Not being a total idiot (mostly a dry-drunk), Bush had connections that allowed the peculiarly American words to be voiced (in Hebrew) by the chairman of the memorial, Avner Shalev in an anecdote about the president and his Secretary of State, Ms. Rice having a discussion on the subject on the Air Force One flight to Jerusalem. These folks understand vengeance well, old testament style-and-all. Yet, there's a problem with the president's logic--there's an absence of it. A number of Israeli holocaust scholars have some quibbles with the president's readin'-n'-learnin' on history:
[Noted Israeli holocaust scholar Tom] Segev said the question of a bombing was not so clear cut, noting that it wasn't certain the United States had the ability to carry out such an operation. In a response to a request that U.S. forces bomb Auschwitz and the rail lines, John J. McCloy, Roosevelt's assistant secretary of war, laid out the U.S. rationale for inaction. "Such an operation could be executed only by the diversion of considerable air support essential to the success of our forces now engaged in decisive operations elsewhere and would in any case be of such doubtful efficacy that it would not be warrant use of our resources," he wrote in an Aug. 14, 1944, letter. (AP, 01.11.2008, http://enews.earthlink.net/article/int?guid=20080111/4786f7d0_3ca6_1552620080111649273848)
And so there's the "Bush II" doctrine on foreign policy when you have a problem to deal with--bomb em.' Worry about the results later. How does any of this make him different from all other U.S. presidents? Hardly at all. Bill Clinton bombed Iraq (causing the deaths of 500,000 Iraqi children as a result) and the Balkans repeatedly for most of his time in office. Reagan bombed Panama, Grenada, Libya, etc. . They like things that go "boom" alongside brown people, it's a presidential thing--you wouldn't understand.

In other words, George W. Bush was convinced that bombing Auschwitz was such a good idea, he had it related to the chairman to deliver to the Israeli and world press. He is likely to have insisted on it as a good idea to harp on, that he "cares" about people, especially when they're of strategic interest to the State Department, even if they've been dead for 63 years. Hey, it's worked for the right-wingers in Israel. Yet, it's very likely that bombing Auschwitz (never mind all the other death camps) not only wouldn't have worked, but that tens-of-thousands of Jewish refugees and inmates of the camp would have been killed in the process. Oh yeah, and several thousand Soviet P.O.W.s, European Gypsies, homosexuals, women, children, interned Poles and German dissidents and leftists, and-on-and-on. In other words, not only weren't the logistics there to pull-it-off correctly during WWII, but it was even money that the end result would have been a human rights catastrophe resembling Iraq. Why does it seem to me that nobody will be able to convince Bush otherwise?

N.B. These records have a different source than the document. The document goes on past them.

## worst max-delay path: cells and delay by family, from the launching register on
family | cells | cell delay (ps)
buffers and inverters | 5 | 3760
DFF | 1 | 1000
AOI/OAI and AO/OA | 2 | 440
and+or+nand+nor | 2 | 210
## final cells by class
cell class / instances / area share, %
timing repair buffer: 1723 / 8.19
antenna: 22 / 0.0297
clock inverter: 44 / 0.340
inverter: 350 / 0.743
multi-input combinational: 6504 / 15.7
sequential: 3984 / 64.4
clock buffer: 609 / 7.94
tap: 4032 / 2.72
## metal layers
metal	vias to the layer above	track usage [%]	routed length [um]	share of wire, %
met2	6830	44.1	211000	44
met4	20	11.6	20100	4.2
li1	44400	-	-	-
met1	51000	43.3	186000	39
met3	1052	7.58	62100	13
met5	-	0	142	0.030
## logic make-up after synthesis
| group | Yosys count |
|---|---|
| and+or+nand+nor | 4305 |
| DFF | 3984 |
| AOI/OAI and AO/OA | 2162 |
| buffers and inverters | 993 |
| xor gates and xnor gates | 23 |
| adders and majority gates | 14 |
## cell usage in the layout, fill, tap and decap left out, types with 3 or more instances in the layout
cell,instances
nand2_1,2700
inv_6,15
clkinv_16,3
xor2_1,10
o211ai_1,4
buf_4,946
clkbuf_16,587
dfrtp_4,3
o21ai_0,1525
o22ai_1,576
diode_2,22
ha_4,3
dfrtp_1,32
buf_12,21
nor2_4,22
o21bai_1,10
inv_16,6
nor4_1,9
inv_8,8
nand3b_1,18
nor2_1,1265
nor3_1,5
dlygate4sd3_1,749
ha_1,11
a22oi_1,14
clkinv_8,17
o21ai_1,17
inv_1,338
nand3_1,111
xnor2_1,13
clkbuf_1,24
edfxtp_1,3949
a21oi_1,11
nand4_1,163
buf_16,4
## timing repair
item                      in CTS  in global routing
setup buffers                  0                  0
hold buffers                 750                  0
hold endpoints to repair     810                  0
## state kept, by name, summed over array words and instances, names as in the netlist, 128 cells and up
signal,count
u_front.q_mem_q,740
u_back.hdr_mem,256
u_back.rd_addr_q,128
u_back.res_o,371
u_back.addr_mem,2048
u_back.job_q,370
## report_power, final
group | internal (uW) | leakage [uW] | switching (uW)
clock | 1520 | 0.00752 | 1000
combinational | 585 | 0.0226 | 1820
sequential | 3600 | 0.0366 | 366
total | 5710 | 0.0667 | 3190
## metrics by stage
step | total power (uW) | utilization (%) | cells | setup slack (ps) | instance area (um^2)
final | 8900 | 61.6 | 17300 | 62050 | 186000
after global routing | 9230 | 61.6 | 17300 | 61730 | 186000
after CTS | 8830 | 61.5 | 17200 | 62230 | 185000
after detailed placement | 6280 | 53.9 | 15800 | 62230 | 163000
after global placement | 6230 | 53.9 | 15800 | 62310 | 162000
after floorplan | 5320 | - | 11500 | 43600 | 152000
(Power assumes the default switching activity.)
**config.mk**
```make
export PLATFORM = sky130hd
export DESIGN_NAME = line_follow_pd_steering_unit
export DESIGN_NICKNAME = d
export VERILOG_FILES = /design/src/hw/rtl/lfpd_pkg.sv /design/src/hw/rtl/lfpd_cfg.sv /design/src/hw/rtl/lfpd_dp.sv /design/src/hw/rtl/lfpd_ctrl.sv /design/src/hw/rtl/line_follow_pd_steering_unit.sv
export VERILOG_INCLUDE_DIRS = /design/src /design/src/hw/rtl
export SDC_FILE = /design/constraint.sdc
export NUM_CORES = 1
export LEC_CHECK = 0
export BUFFER_PORTS_ARGS = -buffer_cell sky130_fd_sc_hd__buf_2
export CAP_MARGIN = 20
export CELL_PAD_IN_SITES_DETAIL_PLACEMENT = 0
export CELL_PAD_IN_SITES_GLOBAL_PLACEMENT = 1
export CORE_MARGIN = 8
export CORE_UTILIZATION = 40
export CTS_CLUSTER_DIAMETER = 60
export DETAILED_ROUTE_END_ITERATION = 7
export GPL_TIMING_DRIVEN = 0
export HOLD_SLACK_MARGIN = 0.06
export PLACE_DENSITY_LB_ADDON = 0.1
export SLEW_MARGIN = 20
export SYNTH_ARGS = -nofsm -noshare
export SYNTH_HDL_FRONTEND = slang
export SYNTH_SLANG_ARGS = --single-unit
```
**constraint.sdc**
```tcl
create_clock -name i_clk -period 15.6 [get_ports i_clk]
set_input_delay 1.56 -clock i_clk [delete_from_list [all_inputs] [get_ports i_clk]]
set_output_delay 1.56 -clock i_clk [all_outputs]
set_load 0.01 [all_outputs]
```
## src/hw/rtl/sm3_pkg.sv

```systemverilog
// shared types, constants and round functions for the sm3 hash engine
`default_nettype none
package sm3_pkg;

   localparam int unsigned NumRounds = 64;

   localparam logic [31:0] TLow  = 32'h79CC4519;
   localparam logic [31:0] THigh = 32'h7A879D8A;

   localparam logic [255:0] InitValue =
      256'h7380166F4914B2B9172442D7DA8A0600A96F30BC163138AAE38DEE4DB0FB0E4E;

   localparam logic [7:0] PadByte = 8'h80;

   typedef enum logic [2:0] {
      ST_LOAD,
      ST_START,
      ST_COMP,
      ST_DONE,
      ST_PAD,
      ST_PAD2,
      ST_OUT
   } state_type;

   // controller to datapath commands
   typedef struct packed {
      logic put_byte;
      logic put_pad;
      logic clear_tail;
      logic clear_all;
      logic put_length;
      logic start_comp;
      logic round_step;
      logic finish_comp;
      logic reset_msg;
   } cmd_type;

   // datapath to controller status
   typedef struct packed {
      logic [5:0] byte_pos;
      logic       last_round;
   } status_type;

   function automatic logic [31:0] rotl(input logic [31:0] x, input logic [4:0] n);
      logic [63:0] d;
      d = {x, x} << n;
      return d[63:32];
   endfunction

   function automatic logic [31:0] perm0(input logic [31:0] x);
      return x ^ rotl(x, 5'd9) ^ rotl(x, 5'd17);
   endfunction

   function automatic logic [31:0] perm1(input logic [31:0] x);
      return x ^ rotl(x, 5'd15) ^ rotl(x, 5'd23);
   endfunction

endpackage
`default_nettype wire

```

## src/hw/rtl/sm3_if.sv

```systemverilog
// valid/ready channel interfaces for message requests and digest words
`default_nettype none
interface sm3_req_if;
   logic       valid;
   logic       ready;
   logic [7:0] data_byte;
   logic       byte_valid;
   logic       last_byte;
   modport source (output valid, data_byte, byte_valid, last_byte, input ready);
   modport sink   (input valid, data_byte, byte_valid, last_byte, output ready);
endinterface

interface sm3_rsp_if;
   logic        valid;
   logic        ready;
   logic [31:0] digest_word;
   logic [2:0]  word_index;
   logic        last_word;
   modport source (output valid, digest_word, word_index, last_word, input ready);
   modport sink   (input valid, digest_word, word_index, last_word, output ready);
endinterface
`default_nettype wire

```

## src/hw/rtl/sm3_datapath.sv

```systemverilog
// sm3 datapath: block buffer, expansion window, round logic and chaining value
`default_nettype none
module sm3_datapath (
   input  wire logic             clock,
   input  wire logic             reset,
   input  wire sm3_pkg::cmd_type cmd,
   input  wire logic [7:0]       data_byte,
   input  wire logic [2:0]       out_sel,
   output sm3_pkg::status_type   status,
   output logic [31:0]           out_word
);

   logic [31:0] buf_ff [16];
   logic [31:0] win_ff [16];
   logic [31:0] r_ff   [8];
   logic [31:0] cv_ff  [8];
   logic [63:0] len_ff, len_in;
   logic [5:0]  pos_ff, pos_in;
   logic [5:0]  rnd_ff, rnd_in;

   logic [31:0] w_new, wj, wpj, t_j, a12, ss1, ss2, ff, gg, tt1, tt2, w4;
   logic [3:0]  j4, k4;

   assign j4 = rnd_ff[3:0];
   assign k4 = j4 + 4'd4;

   // W[j+4] from the window, only once the first sixteen words are used up
   assign w_new = sm3_pkg::perm1(win_ff[j4 - 4'd12] ^ win_ff[j4 - 4'd5]
                     ^ sm3_pkg::rotl(win_ff[j4 + 4'd1], 5'd15))
                  ^ sm3_pkg::rotl(win_ff[j4 - 4'd9], 5'd7) ^ win_ff[j4 - 4'd2];
   assign w4  = (rnd_ff >= 6'd12) ? w_new : win_ff[k4];
   assign wj  = win_ff[j4];
   assign wpj = wj ^ w4;
   assign t_j = (rnd_ff < 6'd16) ? sm3_pkg::TLow : sm3_pkg::THigh;
   assign a12 = sm3_pkg::rotl(r_ff[0], 5'd12);
   assign ss1 = sm3_pkg::rotl(a12 + r_ff[4] + sm3_pkg::rotl(t_j, rnd_ff[4:0]), 5'd7);
   assign ss2 = ss1 ^ a12;
   always_comb begin
      if (rnd_ff < 6'd16) begin
         ff = r_ff[0] ^ r_ff[1] ^ r_ff[2];
         gg = r_ff[4] ^ r_ff[5] ^ r_ff[6];
      end else begin
         ff = (r_ff[0] & r_ff[1]) | (r_ff[0] & r_ff[2]) | (r_ff[1] & r_ff[2]);
         gg = (r_ff[4] & r_ff[5]) | (~r_ff[4] & r_ff[6]);
      end
   end
   assign tt1 = ff + r_ff[3] + ss2 + wpj;
   assign tt2 = gg + r_ff[7] + ss1 + wj;

   always_comb begin
      len_in = len_ff;
      pos_in = pos_ff;
      rnd_in = rnd_ff;
      if (cmd.put_byte) begin
         len_in = len_ff + 64'd8;
         pos_in = pos_ff + 6'd1;
      end
      if (cmd.start_comp) rnd_in = '0;
      if (cmd.round_step) rnd_in = rnd_ff + 6'd1;
      if (cmd.reset_msg) begin
         len_in = '0;
         pos_in = '0;
      end
   end

   always_ff @(posedge clock) begin
      if (reset) begin
         len_ff <= '0;
         pos_ff <= '0;
         rnd_ff <= '0;
      end else begin
         len_ff <= len_in;
         pos_ff <= pos_in;
         rnd_ff <= rnd_in;
      end
   end

   // block buffer, length words left to put_length when both are asked
   always_ff @(posedge clock) begin
      if (cmd.put_byte || cmd.put_pad) begin
         logic [7:0]  b;
         logic [3:0]  wi;
         logic [4:0]  sh;
         b  = cmd.put_byte ? data_byte : sm3_pkg::PadByte;
         wi = pos_ff[5:2];
         sh = 5'd24 - {pos_ff[1:0], 3'd0};
         if (pos_ff[1:0] == 2'd0) buf_ff[wi] <= {24'd0, b} << sh;
         else                     buf_ff[wi] <= buf_ff[wi] | ({24'd0, b} << sh);
      end
      if (cmd.clear_tail) begin
         for (int i = 0; i < 16; i++)
            if (4'(i) > pos_ff[5:2] && !(cmd.put_length && i >= 14)) buf_ff[i] <= '0;
      end
      if (cmd.clear_all) begin
         for (int i = 0; i < 16; i++)
            if (!(cmd.put_length && i >= 14)) buf_ff[i] <= '0;
      end
      if (cmd.put_length) begin
         buf_ff[14] <= len_ff[63:32];
         buf_ff[15] <= len_ff[31:0];
      end
   end

   // window and working registers
   always_ff @(posedge clock) begin
      if (cmd.start_comp) begin
         for (int i = 0; i < 16; i++) win_ff[i] <= buf_ff[i];
         for (int i = 0; i < 8; i++)  r_ff[i]   <= cv_ff[i];
      end else if (cmd.round_step) begin
         if (rnd_ff >= 6'd12) win_ff[k4] <= w_new;
         r_ff[3] <= r_ff[2];
         r_ff[2] <= sm3_pkg::rotl(r_ff[1], 5'd9);
         r_ff[1] <= r_ff[0];
         r_ff[0] <= tt1;
         r_ff[7] <= r_ff[6];
         r_ff[6] <= sm3_pkg::rotl(r_ff[5], 5'd19);
         r_ff[5] <= r_ff[4];
         r_ff[4] <= sm3_pkg::perm0(tt2);
      end
   end

   // chaining value
   always_ff @(posedge clock) begin
      if (reset || cmd.reset_msg) begin
         for (int i = 0; i < 8; i++)
            cv_ff[i] <= sm3_pkg::InitValue[255 - 32*i -: 32];
      end else if (cmd.finish_comp) begin
         for (int i = 0; i < 8; i++) cv_ff[i] <= cv_ff[i] ^ r_ff[i];
      end
   end

   assign status.byte_pos   = pos_ff;
   assign status.last_round = (rnd_ff == 6'(sm3_pkg::NumRounds - 1));
   assign out_word          = cv_ff[out_sel];

endmodule
`default_nettype wire

```

## src/hw/rtl/sm3_ctrl.sv

```systemverilog
// sm3 controller: request intake, padding sequence, rounds and digest output
`default_nettype none
module sm3_ctrl (
   input  wire logic               clock,
   input  wire logic               reset,
   sm3_req_if.sink                 req,
   input  wire logic               rsp_ready,
   output logic                    rsp_valid,
   output logic [2:0]              out_sel,
   output logic                    out_last,
   input  wire sm3_pkg::status_type status,
   output sm3_pkg::cmd_type        cmd
);

   sm3_pkg::state_type state_ff, state_in, ret_ff, ret_in;
   logic [2:0] sel_ff, sel_in;

   always_ff @(posedge clock) begin
      if (reset) begin
         state_ff <= sm3_pkg::ST_LOAD;
         ret_ff   <= sm3_pkg::ST_LOAD;
         sel_ff   <= '0;
      end else begin
         state_ff <= state_in;
         ret_ff   <= ret_in;
         sel_ff   <= sel_in;
      end
   end

   always_comb begin
      state_in  = state_ff;
      ret_in    = ret_ff;
      sel_in    = sel_ff;
      cmd       = '0;
      req.ready = 1'b0;
      rsp_valid = 1'b0;
      case (state_ff)
         sm3_pkg::ST_LOAD: begin
            req.ready = 1'b1;
            if (req.valid) begin
               cmd.put_byte = req.byte_valid;
               if (req.byte_valid && status.byte_pos == 6'd63) begin
                  // block full: the last byte is written into the buffer, then ST_START loads the block
                  state_in = sm3_pkg::ST_START;
                  ret_in   = req.last_byte ? sm3_pkg::ST_PAD : sm3_pkg::ST_LOAD;
               end else if (req.last_byte) begin
                  state_in = sm3_pkg::ST_PAD;
               end
            end
         end
         sm3_pkg::ST_PAD: begin
            cmd.put_pad    = 1'b1;
            cmd.clear_tail = 1'b1;
            state_in       = sm3_pkg::ST_START;
            if (status.byte_pos >= 6'd56) begin
               // no room for the length, it goes in a block of its own
               ret_in = sm3_pkg::ST_PAD2;
            end else begin
               cmd.put_length = 1'b1;
               ret_in         = sm3_pkg::ST_OUT;
            end
         end
         sm3_pkg::ST_PAD2: begin
            cmd.clear_all  = 1'b1;
            cmd.put_length = 1'b1;
            ret_in   = sm3_pkg::ST_OUT;
            state_in = sm3_pkg::ST_START;
         end
         sm3_pkg::ST_START: begin
            cmd.start_comp = 1'b1;
            state_in       = sm3_pkg::ST_COMP;
         end
         sm3_pkg::ST_COMP: begin
            cmd.round_step = 1'b1;
            if (status.last_round) state_in = sm3_pkg::ST_DONE;
         end
         sm3_pkg::ST_DONE: begin
            // fold the finished working registers into the chaining value
            cmd.finish_comp = 1'b1;
            sel_in   = '0;
            state_in = ret_ff;
         end
         sm3_pkg::ST_OUT: begin
            rsp_valid = 1'b1;
            if (rsp_ready) begin
               sel_in = sel_ff + 3'd1;
               if (sel_ff == 3'd7) begin
                  cmd.reset_msg = 1'b1;
                  ret_in   = sm3_pkg::ST_LOAD;
                  state_in = sm3_pkg::ST_LOAD;
               end
            end
         end
         default: state_in = sm3_pkg::ST_LOAD;
      endcase
   end

   assign out_sel  = sel_ff;
   assign out_last = (sel_ff == 3'd7);

   property p_no_req_busy;
      @(posedge clock) disable iff (reset)
         state_ff != sm3_pkg::ST_LOAD |-> !req.ready;
   endproperty
   a_no_req_busy: assert property (p_no_req_busy) else $error("request taken while busy");

   a_out_entry: assert property (@(posedge clock) disable iff (reset)
      state_ff == sm3_pkg::ST_OUT && $past(state_ff) != sm3_pkg::ST_OUT
      |-> $past(state_ff) == sm3_pkg::ST_DONE)
      else $error("digest without compression");

   a_out_hold: assert property (@(posedge clock) disable iff (reset)
      rsp_valid && !rsp_ready |=> rsp_valid && $stable(sel_ff))
      else $error("digest word dropped");

endmodule
`default_nettype wire

```

## src/hw/rtl/sm3_hash_engine.sv

```systemverilog
// top level of the sm3 hash engine
// message end: a padding step and one compression follow the ending request, two with long
// padding, one more when the ending request also completes a block; then 8 digest words
// throughput: one request per cycle while filling; no request is taken while a 64-byte
// block is loaded into the window, run through the rounds and folded into the chaining value
// reset: synchronous, restores the standard initial value, zero length and byte position
`default_nettype none
module sm3_hash_engine (
   input  wire logic clock,
   input  wire logic reset,
   sm3_req_if.sink   req,
   sm3_rsp_if.source rsp
);

   sm3_pkg::cmd_type    cmd;
   sm3_pkg::status_type status;
   logic [2:0]          out_sel;
   logic                out_last;
   logic [31:0]         out_word;

   // sequencing of requests, padding and compressions
   sm3_ctrl u_ctrl (
      .clock     (clock),
      .reset     (reset),
      .req       (req),
      .rsp_ready (rsp.ready),
      .rsp_valid (rsp.valid),
      .out_sel   (out_sel),
      .out_last  (out_last),
      .status    (status),
      .cmd       (cmd)
   );

   // storage and round function
   sm3_datapath u_dp (
      .clock     (clock),
      .reset     (reset),
      .cmd       (cmd),
      .data_byte (req.data_byte),
      .out_sel   (out_sel),
      .status    (status),
      .out_word  (out_word)
   );

   // digest words straight from the chaining value
   assign rsp.digest_word = out_word;
   assign rsp.word_index  = out_sel;
   assign rsp.last_word   = out_last;

endmodule
`default_nettype wire
```

## src/flat_wrapper.sv

```systemverilog
// flat-port wrapper written by rule: the top's interface ports become plain ports
module sm3_hash_engine_flat 
  (clock, reset, req_valid, req_data_byte, req_byte_valid, req_last_byte, req_ready, rsp_valid, rsp_digest_word, rsp_word_index, rsp_last_word, rsp_ready);
  sm3_req_if req_i ();
  sm3_rsp_if rsp_i ();
  input  wire logic clock;
  input  wire logic reset;
  input wire logic [$bits(req_i.valid)-1:0] req_valid;
  input wire logic [$bits(req_i.data_byte)-1:0] req_data_byte;
  input wire logic [$bits(req_i.byte_valid)-1:0] req_byte_valid;
  input wire logic [$bits(req_i.last_byte)-1:0] req_last_byte;
  output wire logic [$bits(req_i.ready)-1:0] req_ready;
  output wire logic [$bits(rsp_i.valid)-1:0] rsp_valid;
  output wire logic [$bits(rsp_i.digest_word)-1:0] rsp_digest_word;
  output wire logic [$bits(rsp_i.word_index)-1:0] rsp_word_index;
  output wire logic [$bits(rsp_i.last_word)-1:0] rsp_last_word;
  input wire logic [$bits(rsp_i.ready)-1:0] rsp_ready;
  assign req_i.valid = req_valid;
  assign req_i.data_byte = req_data_byte;
  assign req_i.byte_valid = req_byte_valid;
  assign req_i.last_byte = req_last_byte;
  assign req_ready = req_i.ready;
  assign rsp_valid = rsp_i.valid;
  assign rsp_digest_word = rsp_i.digest_word;
  assign rsp_word_index = rsp_i.word_index;
  assign rsp_last_word = rsp_i.last_word;
  assign rsp_i.ready = rsp_ready;
  sm3_hash_engine u_core (.clock(clock), .reset(reset), .req(req_i), .rsp(rsp_i));
endmodule
```

## config.mk

```make
export PLATFORM = sky130hd
export DESIGN_NAME = sm3_hash_engine_flat
export DESIGN_NICKNAME = d
export VERILOG_FILES = /design/src/hw/rtl/sm3_pkg.sv /design/src/hw/rtl/sm3_if.sv /design/src/hw/rtl/sm3_datapath.sv /design/src/hw/rtl/sm3_ctrl.sv /design/src/hw/rtl/sm3_hash_engine.sv /design/src/flat_wrapper.sv
export SDC_FILE = /design/constraint.sdc
export NUM_CORES = 2
export LEC_CHECK = 0
export BUFFER_PORTS_ARGS = -buffer_cell sky130_fd_sc_hd__buf_2
export CAP_MARGIN = 30
export CORE_UTILIZATION = 56
export DETAILED_ROUTE_END_ITERATION = 12
export PLACE_DENSITY = 0.72
export SLEW_MARGIN = 25
export SYNTH_ARGS = -nofsm -noshare
export SYNTH_HDL_FRONTEND = slang
export SYNTH_HIERARCHICAL = 1
export SYNTH_SLANG_ARGS = --single-unit
```

## constraint.sdc

```tcl
create_clock -name clock -period 13.22 [get_ports clock]
set_input_delay 1.322 -clock clock [delete_from_list [all_inputs] [get_ports clock]]
set_output_delay 1.322 -clock clock [all_outputs]
set_load 0.01 [all_outputs]
```

==> results.sh <==
export IMPL_yosys_warnings=6
export IMPL_cts_sinks=1626
export IMPL_die_area_um2=193000
export IMPL_grt_start_max_net_pins=174
export IMPL_rsz0062_at_grt="no"
export IMPL_cts_setup_buffers=0
export IMPL_syn_nets=8957
export IMPL_clockBufferDepth=3
export IMPL_rows=159
export IMPL_period_needed_ns=10.81
export IMPL_finalCritPeriodShare=0.818
export IMPL_areaGrowthSynthToFinish_pct=8.08
export IMPL_path_max_fanout=35
export IMPL_setup_tns_ns=0
export IMPL_hold_class="flop to flop"
export IMPL_drt_initial_drc_count=13700
export IMPL_cts_buffers=176
export IMPL_worstPathRequired_ns=13.82
export IMPL_finalHoldViolCount=0
export IMPL_wl_per_cell_um=37.3
export IMPL_nNetsFinal=8716
export IMPL_power_density_nw_per_um2=152
export IMPL_hold_buffers=0
export IMPL_place_congestion=1.03
export IMPL_clk_pin_slew_ns=0.07
export IMPL_die_w_um=439
export IMPL_max_freq_mhz=92.5
export IMPL_hold_path_cell_count=2
export IMPL_post_place_ws_ns=2.69
export IMPL_synth_distinct_cells=84
export IMPL_crit_slowest_cell="dfxtp_4"
export IMPL_syn_inst=8641
export IMPL_syn_cell_area_um2=107000
export IMPL_drc=0
export IMPL_clock_skew_ns=0.0435
export IMPL_cp_arrival_ns=11.41
export IMPL_grt_overflow=0
export IMPL_initial_core_util=0.567
export IMPL_cts_root_buf="clkbuf_16"
export IMPL_dp_hpwl_mm=268
export IMPL_crit_path_end_kind="flop"
export IMPL_drt_pass1_iter_count=8
export IMPL_grt_pass1_wl_mm=575
export IMPL_die_h_um=439
export IMPL_crit_type="flop to flop"
export IMPL_cts_resized=0
export IMPL_htree_levels=4
export IMPL_outcome="finished clean"
export IMPL_core_area_um2=189000
export IMPL_synth_edf_count=1088
export IMPL_via_per_inst=7.29
export IMPL_grt_pass1_vias=76900
export IMPL_layout_commonest_cell="edfxtp_1"
export IMPL_ys_ff_latch=1626
export IMPL_mostFrequentLayoutCells="1088 x edfxtp_1, 1018 x mux4_2, 959 x nand2_1, 766 x nor2_1, 557 x mux2_2"
export IMPL_vias=80600
export IMPL_ant_nets=0
export IMPL_layout_drive_gt1_share=0.271
export IMPL_antenna_found_initial=15
export IMPL_dpl_cell_count=10700
export IMPL_worst_slew_pin_slew_ns=1.15
export IMPL_worstSetupStartpointType="flop"
export IMPL_drv_slew=0
export IMPL_p_leak_uw=0.0397
export IMPL_yosysSeqAreaShare=0.407
export IMPL_reg2reg_depth=35
export IMPL_io_buffers=51
export IMPL_synth_async_reset_ratio=0
export IMPL_setup_viol=0
export IMPL_insertion_delay_ns=0.89
export IMPL_slowest_delay_ns=0.78
export IMPL_io_pins=52
export IMPL_critPathMostFrequentCell="fa_1"
export IMPL_grt_use_total=0.425
export IMPL_final_cells=11100
export IMPL_cts_tree="done"
export IMPL_n_fill_cell=14500
export IMPL_setup_slack_ns=2.41
export IMPL_postSynthAreaPerCell_um2=12.4
export IMPL_postLayoutCellArea_um2=115000
export IMPL_ir_worst_vdd_v=0.000212
export IMPL_maxSlewHeadroom=0.231
export IMPL_routed_wl_mm=412
export IMPL_finalCoreUtilization=0.612
export IMPL_placement_cell_area_um2=109000
export IMPL_cap_violations=0
export IMPL_ys_flop_type="edfxtp_1"
-- final cells by class --
type | count | area (µm²) | share of cell area
multi-input combinational | 5989 | 59600 | 0.516
sequential | 1626 | 43500 | 0.377
clock buffer | 247 | 5030 | 0.0436
tap | 2495 | 3120 | 0.0270
timing repair buffer | 255 | 2030 | 0.0176
inverter | 352 | 1330 | 0.0115
clock inverter | 84 | 871 | 0.00754
antenna | 15 | 37.5 | 0.000325
-- stage by stage --
stage | hold slack, ns | power (µW)
2_1_floorplan | 0.443 | 10500
3_3_place_gp | 0.455 | 12300
3_5_place_dp | 0.457 | 12300
4_1_cts | 0.469 | 17300
5_1_grt | 0.493 | 18100
6_report | 0.471 | 17500
-- flip-flops by register name, indices dropped and copies added, names as in the netlist, named ones only --
register / flops
u_core/u_dp/buf_ff: 512
u_core/u_dp/win_ff: 512
u_core/u_dp/cv_ff: 256
u_core/u_dp/r_ff: 256
u_core/u_dp/len_ff: 61
u_core/u_dp/pos_ff: 6
u_core/u_dp/rnd_ff: 6
u_core/u_ctrl/out_sel: 3
u_core/u_ctrl/ret_ff: 3
u_core/u_ctrl/state_ff: 3
-- synth_stat cells, types with 35 or more instances --
library cell / count / area [µm²]
xnor2_1: 538 / 4710
nor2_1: 775 / 2910
clkbuf_1: 459 / 1720
a31oi_1: 47 / 294
a21o_1: 49 / 368
buf_2: 90 / 450
nor3_1: 35 / 175
fa_1: 188 / 3760
ha_1: 114 / 1430
mux4_2: 1018 / 22900
a21oi_1: 125 / 626
nand2_1: 977 / 3670
o211ai_1: 36 / 270
xor2_1: 105 / 920
buf_1: 61 / 229
nand3_1: 78 / 390
o21ai_0: 329 / 1650
dfxtp_1: 538 / 10800
edfxtp_1: 1088 / 32700
mux2_2: 557 / 6270
xnor2_2: 92 / 1500
mux2i_1: 88 / 881
buf_6: 36 / 405
and2_1: 45 / 282
a211oi_1: 487 / 3660
inv_1: 348 / 1310
-- logic make-up after synthesis --
logic type | Yosys count | share of synthesized area
flip-flops | 1626 | 0.407
adder cells (fa/ha/maj) | 303 | 0.0487
multiplexers | 1664 | 0.282
AND/OR/NAND/NOR | 2053 | 0.0783
XOR/XNOR | 744 | 0.0686
AO/OA/AOI/OAI | 1225 | 0.0757
buffers and inverters | 1026 | 0.0406
-- critical path, delay by kind of cell, from the launching register on --
family | cells | cell delay, ns
mux | 2 | 0.48
simple gates | 3 | 0.62
xor+xnor | 3 | 0.72
buf+inv | 4 | 0.85
fa+ha+maj | 7 | 2.70
compound gates | 16 | 4.36
flops | 1 | 0.78
-- final timing paths --
path         slack, ns                                   end                                  from
min               0.47  u_core/u_ctrl/ret_ff[0]$_SDFFE_PP0P_  u_core/u_ctrl/ret_ff[0]$_SDFFE_PP0P_
max reg2reg       2.41      u_core/u_dp/r_ff[1][8]$_DFFE_PP_    u_core/u_dp/rnd_ff[0]$_SDFFE_PP0N_
max               2.41      u_core/u_dp/r_ff[1][8]$_DFFE_PP_    u_core/u_dp/rnd_ff[0]$_SDFFE_PP0N_
min reg2reg       0.47  u_core/u_ctrl/ret_ff[0]$_SDFFE_PP0P_  u_core/u_ctrl/ret_ff[0]$_SDFFE_PP0P_
-- metal layers --
layer	vias up	GRT usage	wire (µm)
li1	31900	-	-
met1	39900	0.510	134000
met2	7073	0.624	179000
met3	1767	0.153	59200
met4	14	0.331	39200
met5	-	0	84
-- report_power, final --
group	switching [µW]	internal (µW)
sequential	178	5610
combinational	4090	2550
clock	2220	2860
total	6480	11000
(Power assumes the default switching activity.)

Bush isn't not alone, however, and the most extremist voices on this issue, naturally, emanate from American Jewish scholars. One can only imagine why, they being in-league with similar extremists in Israel who hold the same views on maintaining the status quo in Palestine. What we have here is a tweaking of the iconography, the final days of "yeah, but the holocaust" to justify inhuman policies towards Palestinians. The saddest part is that these extremists are in-the-minority in Israel and the United States, they just have big mouths and hijacked the bully pulpit of the Shoah decades ago. Nothing of any lasting value will emerge from this "Middle East Peace tour," nothing at all. The client state will mouth what its master wishes to hear (for now), but sometimes it wags its owner. If the president wasn't pathological, he might have shed a few tears over the bodies of his own victims...but that would require a sense of irony.